Trying to portray Democrats as out of step with ordinary Americans, Vice President Mike Pence said in a speech Friday at the Conservative Political Action Conference that the choice in the next election is "between freedom and socialism, between personal responsibility and government dependence."
It was the latest step in a coordinated effort by President Donald Trump and his allies to drive up enthusiasm among the GOP base by sowing fears about the policies pushed by Democrats.
"The moment America becomes a socialist country is the moment America ceases to be America," Pence told the crowd of conservative activists.
Pence also took aim at "Medicare for all" and the Green New Deal, policy proposals prominent in the crowded Democratic contest for the presidential nomination.
The Medicare proposal really means "quality health care for none," Pence said. And "the only thing green" about the Democrats' environmental framework to combat climate change, the vice president said, "is how much green it's going to cost taxpayers if we do it: $90 trillion."
Pence called Sen. Bernie Sanders, the Vermont independent who is making a second run for the Democratic presidential nomination, an "avowed socialist" and said Sanders epitomized Democratic candidates and officials who "have papered over the failed policies of socialism with bumper-sticker slogans and slick social media campaigns."

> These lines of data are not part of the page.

Source: an optimization exercise on an open RTL-to-GDS flow (aim: small area). Production flows keep margins and buffers that such runs may drop. The RTL was checked by simulation tests, not by an equivalence proof against the original design. Power is estimated from default activity; no workload was simulated.

// calc_top
module calc_top(
        input clk,               
        input rst,               
        input [4:0] keycode,     
        input newkey,            
        output [15:0] calcOut,   
        output [7:0] digit,      
        output [7:0] segment,    
        output NEG_LED,
        output OVW_LED
        );
clock: 12.0 ns
lec_check: 0
abc_area: 1
cap_margin: 5
core_margin: 2
core_utilization: 65
cts_buf_list: sky130_fd_sc_hd__clkbuf_8
gpl_timing_driven: 0
slew_margin: 5
synth_hierarchical: 1
standard.sh (not shown) runs the stock make flow with config.mk's settings and CLKGATE_MAP_FILE= SYNTH_SCRIPT=/design/flow/synth_recipe.tcl, a recipe that flattens the netlist after the stock synthesis.
==> flow/flow/run.sh <==
#!/bin/bash
# The standard synthesis (kept as std_synth.v for reference), the same
# synthesis without its final flatten (hier/), the combinational logic mapped
# again for area by flow/post.ys, a check that the registers are the standard
# synthesis's, then the standard layout from floorplan to finish.
set -euo pipefail
W=$(pwd)
P=$FLOW_PLATFORM
R=$W/orfs/results/$P/calc_top/base
H=$W/hier/results/$P/calc_top/base
LIB=$FLOW_HOME/platforms/$P/lib/sky130_fd_sc_hd__tt_025C_1v80.lib
bash standard.sh synth > $W/synth.log 2>&1
cp $R/1_2_yosys.v $W/std_synth.v
sed -e "s#WORK_HOME=[^ ]*#WORK_HOME=$W/hier#" -e "s#SYNTH_SCRIPT=[^ ]*#SYNTH_SCRIPT=$W/flow/hier_synth.tcl#" \
    -e '/^if \[\[/,$d' standard.sh > $W/hier.sh
bash $W/hier.sh $H/1_2_yosys.v > $W/hier_synth.log 2>&1
sed -e "s#@LIB@#$LIB#g" -e "s#@IN@#$H/1_2_yosys.v#" -e "s#@OUT@#$R/1_2_yosys.v#" -e "s#@W@#$W#" \
    -e "s#@CELLS@#$W/flow/cells.v#" flow/post.ys > $W/post_run.ys
yosys -s $W/post_run.ys > $W/post_yosys.log 2>&1
python3 flow/check_regs.py $W/std_synth.v $R/1_2_yosys.v > $W/check_regs.log 2>&1
bash standard.sh BUFFER_PORTS_ARGS="-buffer_cell sky130_fd_sc_hd__buf_1" finish > $W/layout.log 2>&1
Other scripts of this flow, unchanged in this note and not shown: flow/flow/cells.v, flow/flow/check_regs.py, flow/flow/hier_synth.tcl, flow/flow/post.ys
The baseline went through all stages and came out clean.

White House economic adviser Larry Kudlow said at the conference Thursday that Americans should "put socialism on trial and then convict it." Trump was expected to deliver a similar message when he addresses the conference Saturday.
The White House has tried to cite the political chaos in Venezuela, where moderates backed by the Trump administration are challenging the socialist government of Nicholas Maduro after years of economic collapse, as a warning sign about the consequences of Democratic policies in the United States.
A Gallup poll from last August found that 37 percent of Americans feel positive about socialism, a share little changed over the past decade. Nearly 6 in 10 Democrats (57 percent) reported having a positive view of socialism, more than three times the share of Republicans (16 percent).
According to Gallup, young adults are especially likely to view socialism positively. About half of Americans under 30 (51 percent) and 41 percent of those age 30 to 49 reported feeling positive, compared with about 3 in 10 of those 50 and older.